TASK REQUIREMENTS: What lines below contain the string "slave"? List them all.

[Collection entries]
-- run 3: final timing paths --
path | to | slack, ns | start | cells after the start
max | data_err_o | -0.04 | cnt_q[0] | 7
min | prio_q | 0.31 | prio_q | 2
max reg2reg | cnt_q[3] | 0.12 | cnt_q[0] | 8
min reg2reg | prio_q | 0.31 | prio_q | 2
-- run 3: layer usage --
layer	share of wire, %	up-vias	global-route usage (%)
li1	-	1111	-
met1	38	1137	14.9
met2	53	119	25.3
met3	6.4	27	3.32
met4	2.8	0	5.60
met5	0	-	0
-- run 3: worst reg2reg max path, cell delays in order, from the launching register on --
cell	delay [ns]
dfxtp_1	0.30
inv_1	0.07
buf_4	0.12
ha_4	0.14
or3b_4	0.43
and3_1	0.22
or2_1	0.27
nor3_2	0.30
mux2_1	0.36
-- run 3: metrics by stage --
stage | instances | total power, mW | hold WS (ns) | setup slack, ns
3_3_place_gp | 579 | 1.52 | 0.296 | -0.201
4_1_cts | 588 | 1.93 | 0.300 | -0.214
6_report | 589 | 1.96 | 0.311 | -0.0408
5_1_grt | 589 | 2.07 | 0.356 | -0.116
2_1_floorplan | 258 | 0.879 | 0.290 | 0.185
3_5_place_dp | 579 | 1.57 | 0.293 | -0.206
--- config.mk ---
export PLATFORM = sky130hd
export DESIGN_NAME = dbg_capture_lut
export DESIGN_NICKNAME = d
export VERILOG_FILES = /design/src/rtl/dbg_capture_lut_pkg.sv /design/src/rtl/dbg_capture_lut_lutram_sdp.sv /design/src/rtl/dbg_capture_lut.sv
export SDC_FILE = /design/constraint.sdc
export NUM_CORES = 1
export LEC_CHECK = 0
export ABC_AREA = 1
export BUFFER_PORTS_ARGS = -buffer_cell sky130_fd_sc_hd__buf_2
export CAP_MARGIN = 20
export CORE_UTILIZATION = 50
export CTS_CLUSTER_DIAMETER = 150
export DETAILED_ROUTE_END_ITERATION = 10
export GPL_TIMING_DRIVEN = 0
export PLACE_DENSITY = 0.72
export SETUP_SLACK_MARGIN = 0.1
export SLEW_MARGIN = 15
export SYNTH_ARGS = -nofsm -noshare
export SYNTH_HDL_FRONTEND = slang
export SYNTH_SLANG_ARGS = --single-unit
--- constraint.sdc ---
create_clock -name clk -period 2.7 [get_ports clk]
set_input_delay 0.135 -clock clk [delete_from_list [all_inputs] [get_ports clk]]
set_output_delay 0.135 -clock clk [all_outputs]
set_load 0.05 [all_outputs]
--- src/rtl/dbg_capture_lut_pkg.sv ---
// Shared types and constants for the debug capture buffer: FSM state
// encoding, the registered-read mode tag and a constant log2 helper.
package dbg_capture_lut_pkg;

  typedef enum logic [1:0] {
    DBG_IDLE = 2'd0,
    DBG_PRE  = 2'd1,
    DBG_POST = 2'd2,
    DBG_DONE = 2'd3
  } dbg_state_e;

  // OUT_REG value that selects the registered (1-cycle) read path.
  localparam logic [15:0] OUT_REG_EN = "EN";

  // Ceiling log2, usable in constant expressions.
  function automatic int log2(input int n);
    int r;
    r = 0;
    while ((1 << r) < n) r++;
    return r;
  endfunction

endpackage
[config.mk]
export PLATFORM = sky130hd
export DESIGN_NAME = fetch_redirect_unit
export DESIGN_NICKNAME = d
export VERILOG_FILES = /design/src/rtl/fetch_redirect_unit.sv
export SDC_FILE = /design/constraint.sdc
export NUM_CORES = 1
export LEC_CHECK = 0
export CORE_ASPECT_RATIO = 0.6
export CORE_MARGIN = 1
export CORE_UTILIZATION = 42
export CTS_BUF_LIST = sky130_fd_sc_hd__clkbuf_8
export CTS_CLUSTER_DIAMETER = 150
export DETAILED_ROUTE_END_ITERATION = 6
export PLACE_DENSITY = 0.85
export SYNTH_ARGS = -nofsm -noshare
export SYNTH_HDL_FRONTEND = slang
export SYNTH_SLANG_ARGS = --single-unit
[constraint.sdc]
create_clock -name i_clk -period 2.97 [get_ports i_clk]
set_input_delay 0.594 -clock i_clk [delete_from_list [all_inputs] [get_ports i_clk]]
set_output_delay 0.594 -clock i_clk [all_outputs]
set_load 0.01 [all_outputs]
$ cat src/rtl/prog_loader_if.sv
// Pin/memory-side bundle of the program loader: host handshake in, RAM write port
// and CPU-reset/status out. master = loader, slave = host/memory side.
interface prog_loader_if #(
  parameter int ADDR_W = 4
);
  logic              load_req;
  logic              in_strobe;
  logic [7:0]        in_data;
  logic [ADDR_W-1:0] ram_addr;
  logic [7:0]        ram_data;
  logic              ram_we_n;
  logic              ack;
  logic              cpu_rst_n;
  logic              loading;
  logic              done;
  logic [ADDR_W:0]   byte_count;

  modport master (
    input  load_req, in_strobe, in_data,
    output ram_addr, ram_data, ram_we_n, ack, cpu_rst_n, loading, done, byte_count
  );

  modport slave (
    output load_req, in_strobe, in_data,
    input  ram_addr, ram_data, ram_we_n, ack, cpu_rst_n, loading, done, byte_count
  );
endinterface

$ cat src/rtl/prog_loader.sv
// Program loader: writes host bytes into data RAM over a strobe/ack handshake
// while holding the CPU in reset. Every output is registered from the next state.
module prog_loader #(
  parameter int RAM_BYTES   = 16,
  parameter int ADDR_W      = 4,
  parameter int SYNC_STAGES = 2
) (
  input  logic           clk,
  input  logic           rst_n,
  prog_loader_if.master  bus
);
  typedef enum logic [2:0] {IDLE, WAIT_STB, WRITE, WAIT_REL, DONE} state_t;

  localparam logic [ADDR_W:0] FULL = (ADDR_W+1)'(RAM_BYTES);

  state_t                 state, state_nx;
  logic [SYNC_STAGES-1:0] req_pipe, stb_pipe;
  logic                   stb_s_d;
  logic                   req_s, stb_s, stb_rise;

  logic [ADDR_W-1:0]      addr_nx;
  logic [7:0]             data_nx;
  logic [ADDR_W:0]        cnt_nx;
  logic                   ack_nx, we_n_nx;

  assign req_s    = req_pipe[SYNC_STAGES-1];
  assign stb_s    = stb_pipe[SYNC_STAGES-1];
  assign stb_rise = stb_s & ~stb_s_d;

  always_ff @(posedge clk or negedge rst_n) begin
    if (!rst_n) begin
      req_pipe <= '0;
      stb_pipe <= '0;
      stb_s_d  <= 1'b0;
    end else begin
      req_pipe <= {req_pipe[SYNC_STAGES-2:0], bus.load_req};
      stb_pipe <= {stb_pipe[SYNC_STAGES-2:0], bus.in_strobe};
      stb_s_d  <= stb_s;
    end
  end

  always_comb begin
    state_nx = state;
    addr_nx  = bus.ram_addr;
    data_nx  = bus.ram_data;
    cnt_nx   = bus.byte_count;
    ack_nx   = 1'b0;
    we_n_nx  = 1'b1;
    case (state)
      IDLE: begin
        if (req_s) begin
          state_nx = WAIT_STB;
          addr_nx  = '0;
          cnt_nx   = '0;
        end
      end
      WAIT_STB: begin
        if (!req_s) begin
          state_nx = IDLE;
        end else if (stb_rise) begin
          state_nx = WRITE;
          data_nx  = bus.in_data;
          we_n_nx  = 1'b0;
          ack_nx   = 1'b1;
        end
      end
      WRITE: begin
        state_nx = WAIT_REL;
        ack_nx   = 1'b1;
        cnt_nx   = (bus.byte_count == FULL) ? FULL : bus.byte_count + 1'b1;
      end
      WAIT_REL: begin
        // abort on a dropped request is deferred until we are back in WAIT_STB
        if (stb_s) begin
          ack_nx = 1'b1;
        end else if (bus.byte_count == FULL) begin
          state_nx = DONE;
        end else begin
          state_nx = WAIT_STB;
          addr_nx  = bus.ram_addr + 1'b1;
        end
      end
      DONE: begin
        if (!req_s) state_nx = IDLE;
      end
      default: state_nx = IDLE;
    endcase
  end

  always_ff @(posedge clk or negedge rst_n) begin
    if (!rst_n) begin
      state          <= IDLE;
      bus.ram_addr   <= '0;
      bus.ram_data   <= '0;
      bus.ram_we_n   <= 1'b1;
      bus.ack        <= 1'b0;
      bus.cpu_rst_n  <= 1'b0;
      bus.loading    <= 1'b0;
      bus.done       <= 1'b0;
      bus.byte_count <= '0;
    end else begin
      state          <= state_nx;
      bus.ram_addr   <= addr_nx;
      bus.ram_data   <= data_nx;
      bus.ram_we_n   <= we_n_nx;
      bus.ack        <= ack_nx;
      bus.cpu_rst_n  <= (state_nx == IDLE);
      bus.loading    <= (state_nx != IDLE);
      bus.done       <= (state_nx == DONE);
      bus.byte_count <= cnt_nx;
    end
  end
endmodule

$ cat src/flat_wrapper.sv
// flat-port wrapper written by rule: the top's interface ports become plain ports
module prog_loader_flat 
#(
  parameter int RAM_BYTES   = 16,
  parameter int ADDR_W      = 4,
  parameter int SYNC_STAGES = 2
)
  (clk, rst_n, bus_load_req, bus_in_strobe, bus_in_data, bus_ram_addr, bus_ram_data, bus_ram_we_n, bus_ack, bus_cpu_rst_n, bus_loading, bus_done, bus_byte_count);
  prog_loader_if #(.ADDR_W(ADDR_W)) bus_i ();
  input  logic clk;
  input  logic rst_n;
  input wire logic [$bits(bus_i.load_req)-1:0] bus_load_req;
  input wire logic [$bits(bus_i.in_strobe)-1:0] bus_in_strobe;
  input wire logic [$bits(bus_i.in_data)-1:0] bus_in_data;
  output wire logic [$bits(bus_i.ram_addr)-1:0] bus_ram_addr;
  output wire logic [$bits(bus_i.ram_data)-1:0] bus_ram_data;
  output wire logic [$bits(bus_i.ram_we_n)-1:0] bus_ram_we_n;
  output wire logic [$bits(bus_i.ack)-1:0] bus_ack;
  output wire logic [$bits(bus_i.cpu_rst_n)-1:0] bus_cpu_rst_n;
  output wire logic [$bits(bus_i.loading)-1:0] bus_loading;
  output wire logic [$bits(bus_i.done)-1:0] bus_done;
  output wire logic [$bits(bus_i.byte_count)-1:0] bus_byte_count;
  assign bus_i.load_req = bus_load_req;
  assign bus_i.in_strobe = bus_in_strobe;
  assign bus_i.in_data = bus_in_data;
  assign bus_ram_addr = bus_i.ram_addr;
  assign bus_ram_data = bus_i.ram_data;
  assign bus_ram_we_n = bus_i.ram_we_n;
  assign bus_ack = bus_i.ack;
  assign bus_cpu_rst_n = bus_i.cpu_rst_n;
  assign bus_loading = bus_i.loading;
  assign bus_done = bus_i.done;
  assign bus_byte_count = bus_i.byte_count;
  prog_loader #(.RAM_BYTES(RAM_BYTES), .ADDR_W(ADDR_W), .SYNC_STAGES(SYNC_STAGES)) u_core (.clk(clk), .rst_n(rst_n), .bus(bus_i));
endmodule
$ cat src/rtl/fp8_mul_pkg.sv
// Shared widths and tag type for the FP8 multiplier arbiter slice.
// Every block that touches requester ids or result payloads imports these.
package fp8_mul_pkg;

    localparam int OPND_W  = 40;
    localparam int RES_W   = 96;
    localparam int NREQ    = 2;
    localparam int ENTRY_W = RES_W + 1;

    // Travels alongside an operation in the multiplier pipe so the result
    // can be attributed to its requester.
    typedef struct packed {
        logic valid;
        logic id;
    } tag_t;

endpackage

$ cat src/rtl/fp8_resp_fifo.sv
// Response FIFO: DEPTH entries of {id,result}, head presented from flops.
// Push and pop may coincide at any occupancy; the caller never pushes when full.
module fp8_resp_fifo
    import fp8_mul_pkg::*;
#(
    parameter int DEPTH = 4
) (
    input  logic               clk,
    input  logic               rst,
    input  logic               push,
    input  logic [ENTRY_W-1:0] push_data,
    input  logic               pop,
    output logic               head_valid,
    output logic [ENTRY_W-1:0] head_data
);

    localparam int PTR_W = (DEPTH > 1) ? $clog2(DEPTH) : 1;
    localparam int CNT_W = $clog2(DEPTH + 1);

    logic [ENTRY_W-1:0] mem [DEPTH];
    logic [PTR_W-1:0]   wr_ptr;
    logic [PTR_W-1:0]   rd_ptr;
    logic [CNT_W-1:0]   count;
    logic               do_pop;

    function automatic logic [PTR_W-1:0] next_ptr(input logic [PTR_W-1:0] p);
        return (p == PTR_W'(DEPTH - 1)) ? '0 : p + 1'b1;
    endfunction

    assign head_valid = (count != '0);
    assign do_pop     = pop & head_valid;
    assign head_data  = head_valid ? mem[rd_ptr] : '0;

    // NOTE: sequential state uses non-blocking assignments so every flop samples pre-edge values.
    always_ff @(posedge clk or posedge rst) begin
        if (rst) begin
            wr_ptr <= '0;
            rd_ptr <= '0;
            count  <= '0;
        end else begin
            if (push)
                wr_ptr <= next_ptr(wr_ptr);
            if (do_pop)
                rd_ptr <= next_ptr(rd_ptr);
            case ({push, do_pop})
                2'b10:   count <= count + 1'b1;
                2'b01:   count <= count - 1'b1;
                default: ;
            endcase
        end
    end

    // NOTE: storage is deliberately not reset; an entry is only visible once count covers it.
    always_ff @(posedge clk) begin
        if (push)
            mem[wr_ptr] <= push_data;
    end

endmodule

$ cat src/rtl/fp8_mul_arbiter.sv
// Two-requester round-robin front end for a shared fixed-latency FP8 vector
// multiplier, with credit flow control and an in-order response FIFO.
module fp8_mul_arbiter
    import fp8_mul_pkg::*;
#(
    parameter int LAT   = 2,
    parameter int DEPTH = 4
) (
    input  logic                     clk,
    input  logic                     rst,
    input  logic [NREQ-1:0]          req_valid,
    output logic [NREQ-1:0]          req_ready,
    input  logic [NREQ-1:0]          req_mode,
    input  logic [NREQ*OPND_W-1:0]   req_data,
    output logic                     mul_in_valid,
    output logic                     mul_e5m2mode,
    output logic [OPND_W-1:0]        mul_opnd,
    input  logic                     mul_out_valid,
    input  logic [RES_W-1:0]         mul_result,
    output logic                     resp_valid,
    input  logic                     resp_ready,
    output logic                     resp_id,
    output logic [RES_W-1:0]         resp_data,
    output logic                     err_sticky
);

    localparam int CRD_W = $clog2(DEPTH + 1);

    logic [CRD_W-1:0] credits;
    logic             rr_ptr;
    logic [NREQ-1:0]  grant;
    logic             grant_id;
    logic             hs;
    logic             resp_pop;
    logic             issue_id;
    tag_t             tag_sr [LAT];
    tag_t             tag_out;
    logic             fifo_push;
    logic [ENTRY_W-1:0] head_data;

    // NOTE: grant is defaulted before any branch so no path leaves it unassigned (no latch).
    always_comb begin
        grant = '0;
        if (!rst && credits != '0) begin
            if (&req_valid)
                grant[rr_ptr] = 1'b1;
            else
                grant = req_valid;
        end
    end

    assign req_ready = grant;
    assign grant_id  = grant[1];
    assign hs        = |grant;
    assign resp_pop  = resp_valid & resp_ready;

    // Credits cover both in-flight operations and queued responses.
    always_ff @(posedge clk or posedge rst) begin
        if (rst) begin
            credits      <= CRD_W'(DEPTH);
            rr_ptr       <= 1'b0;
            mul_in_valid <= 1'b0;
            mul_e5m2mode <= 1'b0;
            mul_opnd     <= '0;
            issue_id     <= 1'b0;
        end else begin
            mul_in_valid <= hs;
            if (hs && !resp_pop)
                credits <= credits - 1'b1;
            else if (resp_pop && !hs)
                credits <= credits + 1'b1;
            if (hs) begin
                mul_opnd     <= req_data[grant_id*OPND_W +: OPND_W];
                mul_e5m2mode <= req_mode[grant_id];
                issue_id     <= grant_id;
                rr_ptr       <= ~grant_id;
            end
        end
    end

    // Tag pipe mirrors the multiplier latency so tag_out lines up with mul_out_valid.
    always_ff @(posedge clk or posedge rst) begin
        if (rst) begin
            for (int i = 0; i < LAT; i++)
                tag_sr[i] <= '0;
            err_sticky <= 1'b0;
        end else begin
            tag_sr[0] <= tag_t'{valid: mul_in_valid, id: issue_id};
            for (int i = 1; i < LAT; i++)
                tag_sr[i] <= tag_sr[i-1];
            if (mul_out_valid != tag_out.valid)
                err_sticky <= 1'b1;
        end
    end

    assign tag_out   = tag_sr[LAT-1];
    assign fifo_push = mul_out_valid & tag_out.valid;

    fp8_resp_fifo #(
        .DEPTH (DEPTH)
    ) u_resp_fifo (
        .clk        (clk),
        .rst        (rst),
        .push       (fifo_push),
        .push_data  ({tag_out.id, mul_result}),
        .pop        (resp_ready),
        .head_valid (resp_valid),
        .head_data  (head_data)
    );

    assign resp_id   = head_data[RES_W];
    assign resp_data = head_data[RES_W-1:0];

endmodule

$ cat config.mk
export PLATFORM = sky130hd
export DESIGN_NAME = fp8_mul_arbiter
export DESIGN_NICKNAME = d
export VERILOG_FILES = /design/src/rtl/fp8_mul_pkg.sv /design/src/rtl/fp8_resp_fifo.sv /design/src/rtl/fp8_mul_arbiter.sv
export SDC_FILE = /design/constraint.sdc
export NUM_CORES = 1
export LEC_CHECK = 0
export CORE_ASPECT_RATIO = 1.1
export CORE_MARGIN = 2
export CORE_UTILIZATION = 40
export CTS_CLUSTER_SIZE = 25
export DETAILED_ROUTE_END_ITERATION = 6
export PLACE_DENSITY_LB_ADDON = 0.08
export SLEW_MARGIN = 20
export SYNTH_ARGS = -nofsm -noshare
export SYNTH_HDL_FRONTEND = slang
export SYNTH_SLANG_ARGS = --single-unit
$ cat constraint.sdc
create_clock -name clk -period 9.2 [get_ports clk]
set_clock_uncertainty 0.2 [all_clocks]
set_input_delay 1.84 -clock clk [delete_from_list [all_inputs] [get_ports clk]]
set_output_delay 1.84 -clock clk [all_outputs]
set_load 0.05 [all_outputs]
# Word-level counts from Yosys, hierarchy flattened
# Memories as Yosys holds them, arrays and structs flattened.
# Index checks and enable logic that the tools add are counted.
# op_classes
order_cmp	3
bitwise	3
muxes	14
multipliers	1
shifts	1
div	0
addsub	6
n_eq_ne	5
reduce_logical	13
# ops
cell	count
$mux W97	1
$shiftx A80 B8 Y40	1
$mux W2	4
$add A3 B1 Y3 const B	2
$eq A2 B2 Y1 const B	3
$mux W3	2
$pmux W3 S2	1
$reduce_bool A3 Y1	2
$sub A3 B1 Y3 const B	2
$mux W1	5
$add A2 B1 Y2 const B	2
$logic_and A1 B1 Y1	4
$lt A1 B2 Y1 const B	2
$mul A1 B3 Y4 const B	1
$reduce_bool A2 Y1	2
$logic_not A1 Y1	3
$and A1 B1 Y1	2
$eq A2 B1 Y1 const B	1
$reduce_and A2 Y1	1
$reduce_or A2 Y1	1
$demux W1 S1	1
$ge A1 B1 Y1 const B	1
$ne A1 B1 Y1	1
$not A1 Y1	1
# word_totals
mem_bits_rw	388
mem_count	1
ff_bits	59
rom_bits	0
latchBits	0
# memory_table
memory	words	word_bits	read_ports	rd_clocked_by_memory_dff	wr	line_no	text
u_resp_fifo.mem	4	97	1	0	1	fp8_resp_fifo.sv:20	logic [ENTRY_W-1:0] mem [DEPTH];

# Longest topological paths before layout
# logic_depth
ltp_word	11
depth_mapped	10

# Cells and area by module
# From an unflattened synthesis, not the netlist that was laid out.
# hier_totals
hier_cells	838
hier_area_um2	17649.4
# by_module_without_submodules
mod	area_each_um2	instances	cells_per_inst
fp8_resp_fifo	15039.4	1	654
fp8_mul_arbiter	2610.0	1	184

# Worst setup path after synthesis
# Ideal clock, no wire load.
# synth_path
path_kind	input port to output port
startpoint	input req_valid[0]
endpoint	output req_ready[1]
t_arrival_ns	3.348
stages	4
slack_ns	3.812
n_path_buf	2
required_time_ns	7.160
cell_sequence	nor2b_1 > clkbuf_1 > clkbuf_1 > nor3_1
# synth_between
elab_chain_cells	3
# synth_lines
item	line_no	text
start: declaration	fp8_mul_arbiter.sv:11	input logic [NREQ-1:0] req_valid,
$reduce_and A2 Y1	fp8_mul_arbiter.sv:45	if (&req_valid)
$mux W2	fp8_mul_arbiter.sv:45	
$mux W2	fp8_mul_arbiter.sv:44	if (!rst && credits != '0) begin
end: declaration	fp8_mul_arbiter.sv:12	output logic [NREQ-1:0] req_ready,
# No other way between the ends.

# Worst setup path in the final report
# layout_path
startpoint	input req_valid[1]
endpoint	output req_ready[0]
# Same word-level chain as after synthesis.

==> flow_summary.json <==
{
  "cp_max_fo": 43,
  "final_cell_mix": "edfxtp_1, clkdlybuf4s50_1, mux4_2, and2_1, dfrtp_1",
  "cts-buffers-inserted": 45,
  "max_freq_ghz": 0.167,
  "ioPinCount": 327,
  "grt_pass1_vias": 9824,
  "viasPerCell": 5.17,
  "yosys-top-cells-area": "edfxtp_1, mux4_2, dfrtp_1, and2_1, a2bb2oi_1",
  "track_usage_pct": 17.8,
  "crit_slowest_cell": "clkdlybuf4s50_1",
  "hp-start": "tag_sr[3]$_DFF_PP0_",
  "period_minus_slack_ps": 6000,
  "drtIter0Drc": 461,
  "ff2ff_setup_slack_ps": 6320,
  "synthCells": 837,
  "hpwl_um": 23900,
  "synth_top_area_share_pct": 67.2,
  "critical_path_arrival_ps": 3960,
  "hold_viol_final": 0,
  "ant_nets": 0,
  "crit_start": "req_valid[1]",
  "start_util_pct": 40.8,
  "clock_tree.root_cell": "clkbuf_16",
  "antenna_found_initial": 5,
  "max_slew_margin_pct": 34.6,
  "synth-seq-cells": 447,
  "ys.warnings.count": 0,
  "path_delay_family": "buffers and inverters",
  "yosys.area.top_type": "edfxtp_1",
  "syn-mean-instance-area_sq_um": 20.7,
  "cts_resized": 0,
  "tightest_slew_ps": 981,
  "fin_crit_sh_pct": 65.2,
  "hold_class": "reg2reg",
  "ys_types": 31,
  "setup_tns_ps": 0,
  "regToRegStartpoint": "u_resp_fifo.count[0]$_DFFE_PP0P_",
  "status": "completed",
  "drt_wl_total_um": 40100,
  "post_cts_hold_buffer_count": 0,
  "die_h_um": 222,
  "ir_drop_v": 0.000201,
  "design_power_total_uw": 7910,
  "fin_nets": 1361,
  "grt_start_max_net_pins": 67,
  "crit_required_ps": 7160,
  "layout.cells.non_filler": 1771,
  "first_pass_iters": 4,
  "overflow": 0,
  "slowest_delay_ps": 750,
  "die_area_sq_um": 45000,
  "cap_violations": 0,
  "dp.cells": 1687,
  "rsz0062_at_grt": "false",
  "startpoint_type": "input pin",
  "fillerInstances": 3467,
  "path_depth": 4,
  "post_cts_buffers": 0,
  "final-max-slew-violation-count": 0,
  "setup_viol_count_final": 0,
  "portBuffers": 326,
  "path_clk_slew_ps": 60,
  "synth_nets": 1031,
  "dr_total_vias": 9156,
  "seq_area_sq_um": 13100,
  "clockBufferDepth": 3,
  "layout-drive-gt1-share_pct": 16.0,
  "wl_per_cell_um": 22.6,
  "place.gp.congestion": 0.852,
  "final_common_cell": "edfxtp_1",
  "cts_tree": "built",
  "ctsHtreeMaxLevel": 2,
  "critPathMostFrequentCell": "clkdlybuf4s50_1",
  "power_density_nw_per_um2": 350,
  "r2r_cells": 8,
  "crit_end": "req_ready[0]",
  "multi_input_area_sq_um": 3920,
  "grt_pass1_wl_um": 60100,
  "path_class": "in2out",
  "endpoint_kind": "primary output",
  "crit_chain": "clkdlybuf4s50_1 > a21bo_2 > nor2_1 > clkdlybuf4s50_1",
  "row_count": 79,
  "synth_area_sq_um": 17300,
  "crit_buf_inv": 2,
  "drc_errors": 0,
  "r2r-end": "credits[2]$_DFFE_PP1P_",
  "p_leak_uw": 0.00748,
  "clkLatencyLatePin_ps": 560,
  "area_growth_pct": 30.6,
  "cts_num_sinks": 447,
  "seq_area_frac_synth_pct": 75.8,
  "fp.coreArea_sq_um": 42500,
  "die_w_um": 202
}
==> worst min path at each step <==
stage                                 endpoint  slack (ps)  cells past startpoint
after floorplan           tag_out[0]$_DFF_PP0_         130                      0
after global placement    tag_out[1]$_DFF_PP0_         130                      0
after detailed placement  tag_out[1]$_DFF_PP0_         130                      0
after CTS                 tag_out[1]$_DFF_PP0_         150                      0
after global routing      tag_out[1]$_DFF_PP0_         160                      0
final                     tag_out[1]$_DFF_PP0_         150                      0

YOUR RESPONSE:
// and CPU-reset/status out. master = loader, slave = host/memory side.
  modport slave (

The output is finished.